Python threads perform badly, as they force context-switches even when no
work is pending; you can't sensibly run more than 20/30 threads before the
overheads seriously start eating into your performance.


>
> Most importantly, I'm not getting why gevent/eventlet-style solutions are
> systematically being dismissed in favor of asyncio. And the more I
> read/talk about it, the less I understand what all that hype around asyncio
> is. This is a whole new language, which forces people to trashbin half of
> the Python ecosystem, and remake it with similar code but filled with
> incompatible async/await statements.
>
> ...
>
> Granted, I have little experience with Geven and Asyncio, but all
> experience feedbacks I've read so far mainly insist on minor limitations of
> greenlets, and on the fact that "people are mainly going with asyncio" (a
> self-fulfilling prophecy?).
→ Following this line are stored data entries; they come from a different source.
## src/rtl/orv32s_mem_pkg.sv

```systemverilog
// rtl/orv32s_mem_pkg.sv - shared types and widths for the orv32s memory arbiter
package orv32s_mem_pkg;

    typedef enum logic [1:0] {
        IDLE = 2'd0,
        REQ  = 2'd1,
        WAIT = 2'd2
    } mem_arb_state_e;

    typedef enum logic {
        OWN_I = 1'b0,
        OWN_D = 1'b1
    } mem_owner_e;

    localparam int MEM_LINE_W = 64;
    localparam int MEM_LANE_W = 32;
    localparam int MEM_LINE_BE_W = MEM_LINE_W / 8;
    localparam int MEM_LANE_BE_W = MEM_LANE_W / 8;

endpackage

```

## src/rtl/orv32s_mem_lane.sv

```systemverilog
// rtl/orv32s_mem_lane.sv - 32-bit lane to 64-bit line packing and unpacking
module orv32s_mem_lane
    import orv32s_mem_pkg::*;
(
    input  logic                     pack_sel,
    input  logic [MEM_LANE_W-1:0]    wdata,
    input  logic [MEM_LANE_BE_W-1:0] be,
    output logic [MEM_LINE_W-1:0]    line_wdata,
    output logic [MEM_LINE_BE_W-1:0] line_be,
    input  logic                     unpack_sel,
    input  logic [MEM_LINE_W-1:0]    line_rdata,
    output logic [MEM_LANE_W-1:0]    rdata
);

    // Store data goes to both lanes; only the enabled bytes of the chosen lane get written.
    always_comb begin
        line_wdata = {wdata, wdata};
        line_be    = pack_sel ? {be, {MEM_LANE_BE_W{1'b0}}} : {{MEM_LANE_BE_W{1'b0}}, be};
        rdata      = unpack_sel ? line_rdata[MEM_LINE_W-1:MEM_LANE_W] : line_rdata[MEM_LANE_W-1:0];
    end

endmodule

```

## src/rtl/orv32s_mem_arb.sv

```systemverilog
// rtl/orv32s_mem_arb.sv - fetch/LSU arbiter onto one 64-bit memory port; optional MEM_ARB_STARVE_GUARD_EN
module orv32s_mem_arb
    import orv32s_mem_pkg::*;
#(
    parameter int STARVE_MAX = 4,
    parameter int ADDR_W     = 32
) (
    input  logic                     clk,
    input  logic                     rst,
    input  logic                     i_req_i,
    input  logic [ADDR_W-1:0]        i_addr_i,
    input  logic                     i_flush_i,
    output logic                     i_gnt_o,
    output logic [MEM_LINE_W-1:0]    i_line_o,
    output logic                     i_valid_o,
    input  logic                     d_req_i,
    input  logic                     d_we_i,
    input  logic [ADDR_W-1:0]        d_addr_i,
    input  logic [MEM_LANE_W-1:0]    d_wdata_i,
    input  logic [MEM_LANE_BE_W-1:0] d_be_i,
    output logic                     d_gnt_o,
    output logic [MEM_LANE_W-1:0]    d_rdata_o,
    output logic                     d_valid_o,
    output logic                     m_req_o,
    output logic                     m_we_o,
    output logic [ADDR_W-1:0]        m_addr_o,
    output logic [MEM_LINE_W-1:0]    m_wdata_o,
    output logic [MEM_LINE_BE_W-1:0] m_be_o,
    input  logic                     m_ready_i,
    input  logic                     m_rvalid_i,
    input  logic [MEM_LINE_W-1:0]    m_rdata_i
);

    mem_arb_state_e           state_q;
    mem_arb_state_e           state_d;
    mem_owner_e               owner_q;
    logic [ADDR_W-4:0]        line_addr_q;
    logic                     lane_q;
    logic                     we_q;
    logic [MEM_LINE_W-1:0]    wdata_q;
    logic [MEM_LINE_BE_W-1:0] be_q;
    logic                     drop_q;
    logic                     i_valid_q;
    logic                     d_valid_q;
    logic [MEM_LINE_W-1:0]    i_line_q;
    logic [MEM_LANE_W-1:0]    d_rdata_q;

    logic                     arb_en;
    logic                     i_eligible;
    logic                     i_win;
    logic                     d_win;
    logic                     flush_hit;
    logic [MEM_LINE_W-1:0]    pack_wdata;
    logic [MEM_LINE_BE_W-1:0] pack_be;
    logic [MEM_LANE_W-1:0]    unpack_rdata;

    // Fetch addresses are line aligned and load/store lane width comes from byte enables.
    logic unused_addr_bits;
    assign unused_addr_bits = ^{i_addr_i[2:0], d_addr_i[1:0]};

    orv32s_mem_lane u_lane (
        .pack_sel   (d_addr_i[2]),
        .wdata      (d_wdata_i),
        .be         (d_be_i),
        .line_wdata (pack_wdata),
        .line_be    (pack_be),
        .unpack_sel (lane_q),
        .line_rdata (m_rdata_i),
        .rdata      (unpack_rdata)
    );

    // Arbitration only happens in IDLE and never while reset is held.
    assign arb_en     = (state_q == IDLE) && !rst;
    assign i_eligible = i_req_i && !i_flush_i;
    assign flush_hit  = i_flush_i && (owner_q == OWN_I);

`ifdef MEM_ARB_STARVE_GUARD_EN
    localparam int CNT_W = $clog2(STARVE_MAX + 1);
    localparam logic [CNT_W-1:0] STARVE_LIM = CNT_W'(STARVE_MAX);

    logic [CNT_W-1:0] starve_q;
    logic             starved;

    assign starved = (starve_q >= STARVE_LIM);

    // Data wins unless fetch has lost STARVE_MAX arbitrations in a row.
    always_comb begin
        i_win = 1'b0;
        d_win = 1'b0;
        if (arb_en) begin
            if (starved && i_eligible) begin
                i_win = 1'b1;
            end else begin
                d_win = d_req_i;
                i_win = i_eligible && !d_req_i;
            end
        end
    end

    // Count consecutive arbitrations where fetch was waiting and data took the port.
    always_ff @(posedge clk) begin
        if (rst) begin
            starve_q <= '0;
        end else if (arb_en) begin
            if (i_win || !i_req_i) begin
                starve_q <= '0;
            end else if (d_win && !starved) begin
                starve_q <= starve_q + 1'b1;
            end
        end
    end
`else
    localparam int starve_max_unused = STARVE_MAX;

    // Strict priority: data always beats fetch.
    always_comb begin
        d_win = arb_en && d_req_i;
        i_win = arb_en && i_eligible && !d_req_i;
    end
`endif

    assign i_gnt_o = i_win;
    assign d_gnt_o = d_win;

    // Next-state logic for the single-outstanding transaction sequence.
    always_comb begin
        state_d = state_q;
        unique case (state_q)
            IDLE:    if (i_win || d_win) state_d = REQ;
            REQ:     if (m_ready_i) state_d = WAIT;
            WAIT:    if (m_rvalid_i) state_d = IDLE;
            default: state_d = IDLE;
        endcase
    end

    // State register.
    always_ff @(posedge clk) begin
        if (rst) begin
            state_q <= IDLE;
        end else begin
            state_q <= state_d;
        end
    end

    // Capture the granted request, track flush drops and register responses.
    always_ff @(posedge clk) begin
        if (rst) begin
            owner_q     <= OWN_I;
            line_addr_q <= '0;
            lane_q      <= 1'b0;
            we_q        <= 1'b0;
            wdata_q     <= '0;
            be_q        <= '0;
            drop_q      <= 1'b0;
            i_valid_q   <= 1'b0;
            d_valid_q   <= 1'b0;
            i_line_q    <= '0;
            d_rdata_q   <= '0;
        end else begin
            i_valid_q <= 1'b0;
            d_valid_q <= 1'b0;
            unique case (state_q)
                IDLE: begin
                    if (d_win) begin
                        owner_q     <= OWN_D;
                        line_addr_q <= d_addr_i[ADDR_W-1:3];
                        lane_q      <= d_addr_i[2];
                        we_q        <= d_we_i;
                        wdata_q     <= pack_wdata;
                        be_q        <= pack_be;
                        drop_q      <= 1'b0;
                    end else if (i_win) begin
                        owner_q     <= OWN_I;
                        line_addr_q <= i_addr_i[ADDR_W-1:3];
                        lane_q      <= 1'b0;
                        we_q        <= 1'b0;
                        wdata_q     <= '0;
                        be_q        <= '1;
                        drop_q      <= 1'b0;
                    end
                end
                REQ: begin
                    if (flush_hit) drop_q <= 1'b1;
                end
                WAIT: begin
                    if (flush_hit) drop_q <= 1'b1;
                    if (m_rvalid_i) begin
                        if (owner_q == OWN_I) begin
                            // A flush in the response cycle cancels it as well.
                            if (!(drop_q || i_flush_i)) begin
                                i_valid_q <= 1'b1;
                                i_line_q  <= m_rdata_i;
                            end
                        end else begin
                            d_valid_q <= 1'b1;
                            d_rdata_q <= unpack_rdata;
                        end
                    end
                end
                default: begin
                    drop_q <= 1'b0;
                end
            endcase
        end
    end

    assign m_req_o   = (state_q == REQ);
    assign m_we_o    = we_q;
    assign m_addr_o  = {line_addr_q, 3'b000};
    assign m_wdata_o = wdata_q;
    assign m_be_o    = be_q;
    assign i_valid_o = i_valid_q;
    assign i_line_o  = i_line_q;
    assign d_valid_o = d_valid_q;
    assign d_rdata_o = d_rdata_q;

endmodule

```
Considered the dramatic difference in workload
> between the two, I'd really love to understand what killer-features justify
> to go for the "recode everything" solution (or what greenlet limitations
> would be show-stoppers on the long term).
>

I can't give you a full answer about why they are being dismissed, but the
move is clearly systematic. My own personal experience is that writing with
gevent in particular ends up being very difficult, as it is not very
explicit about what is async, what causes a context switch, and so you end
up wrapping a lot of your code in locks to even try and get code that isn't
susceptible to nasty race conditions.

I suspect asyncio fits much more with the Zen of Python - you know exactly
when a context switch might occur (when you see an await), and modules
explicitly add support for it rather than having it monkey-patched in. In
addition, most people I know in the Python community who are actively
working on async libraries are doing so against asyncio.

You could make the same argument with trio - it's arguably a better,
cleaner async implementation. But, again, it's not where Python is at. This
change is already big enough that it's very important we keep consistency
with Python core to lower the workload. If Python core turned around and
blessed greenlets and gevent as the chosen async solution, I'd change my
mind, but I haven't seen any evidence of that over many years.